VOLUSIA COUNTY, Fla. — Volusia County Mosquito Control is now spraying non-stop to keep away very aggressive mosquitoes called salt marsh mosquitoes.

  • County mosquito control trying to keep salt marsh mosquitoes away
  • Residents claim these mosquitoes are biting non-stop
  • They're moving into neighborhoods because of winds, says an official

The agency's director said as the mosquitoes are making their way into neighborhoods they've gotten several calls about them, with residents saying they're feeling the bite more than usual.

Megan Mennonna said she can't walk her dog without getting bitten by mosquitoes.

"I think they're pretty bad this year. I have a lot of bites on my legs and my arms," said Megan Mennonna, an Edgewater resident.

But Volusia County Mosquito Control said from Edgewater to Oak Hill, salt marsh mosquitoes are a big problem, and the wind is creating it.

"Not only have we had the rains that have been coming for weeks every day, (but) we've been treating the areas here in Volusia County and knocking those populations down. Now the wind is blowing right out of south, right into our populated areas," said Sue Bartlett, Director of Volusia County Mosquito Control.

Bartlett showed the lab where they're storing some of the mosquitoes they've captured.

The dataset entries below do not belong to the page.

--- config.mk ---
export PLATFORM = sky130hd
export DESIGN_NAME = shelf_atlas_allocator
export DESIGN_NICKNAME = d
export VERILOG_FILES = /design/src/sar_pkg.sv /design/src/sar_ram.sv /design/src/sar_fit.sv /design/src/shelf_atlas_allocator.sv
export SDC_FILE = /design/constraint.sdc
export NUM_CORES = 2
export LEC_CHECK = 0
export ABC_AREA = 1
export BUFFER_PORTS_ARGS = -buffer_cell sky130_fd_sc_hd__buf_4
export CAP_MARGIN = 20
export CORE_AREA = 2 2 365 367
export DETAILED_ROUTE_END_ITERATION = 8
export DIE_AREA = 0 0 367 369
export PLACE_DENSITY = 0.79
export SYNTH_ARGS = -nofsm -noshare
export SYNTH_HDL_FRONTEND = slang
export SYNTH_SLANG_ARGS = --single-unit
--- constraint.sdc ---
create_clock -name clk -period 7.6 [get_ports clk]
set_input_delay 0.38 -clock clk [delete_from_list [all_inputs] [get_ports clk]]
set_output_delay 0.38 -clock clk [all_outputs]
set_load 0.05 [all_outputs]
### config.mk
export PLATFORM = sky130hd
export DESIGN_NAME = imd_cfg_regs
export DESIGN_NICKNAME = d
export VERILOG_FILES = /design/src/imd_pkg.sv /design/src/imd_cfg_regs.sv
export SDC_FILE = /design/constraint.sdc
export NUM_CORES = 1
export LEC_CHECK = 0
export ABC_AREA = 0
export BUFFER_PORTS_ARGS = -buffer_cell sky130_fd_sc_hd__buf_2
export CORE_MARGIN = 10
export CORE_UTILIZATION = 25
export DETAILED_ROUTE_END_ITERATION = 10
export GPL_ROUTABILITY_DRIVEN = 0
export MAX_ROUTING_LAYER = met4
export SETUP_SLACK_MARGIN = 0.02
export SLEW_MARGIN = 20
export SYNTH_ARGS = -nofsm -noshare
export SYNTH_HDL_FRONTEND = slang
export SYNTH_SLANG_ARGS = --single-unit
### constraint.sdc
create_clock -name clk -period 2.1 [get_ports clk]
set_clock_uncertainty 0.1 [all_clocks]
set_input_delay 0.42 -clock clk [delete_from_list [all_inputs] [get_ports clk]]
set_output_delay 0.42 -clock clk [all_outputs]
set_load 0.02 [all_outputs]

"They're very, very pesky and annoying, and they will bite all day long, all night long," said Bartlett.

She said the aggressive mosquitoes are blowing from the Cape Canaveral area from the refuges and natural preserves where they aren't treated.

Bartlett's team has their work cut out for them as they handle the prolific salt marsh mosquito population.

"They lay billions of eggs in the water, where you see the larvae. They actually have big salt marsh balls. They're just balls of mosquitoes. Just like fish, they gather all together. There's just millions of them in one spot," said Bartlett.

Bartlett said they're targeting them by spraying daily from the ground and sometimes by air.

"I heard them flying over a couple nights ago. They're low-flying planes. I heard them, so I'm glad they're doing it," said Mennonna.

The good news -- Bartlett said luckily these mosquitoes don't carry any human viruses or diseases, but pets can still be impacted.

Still, Mennonna can't wait to see them disappear.

"They're just a lot of them," said Mennonna.

The last aerial spraying was done Tuesday.

If you want to know if they'll be spraying in your neighborhood, the county has a map on their website of where they have sprayed and where they plan to spray next.

Mosquito Control said they're starting to get calls from those thanking them for spraying.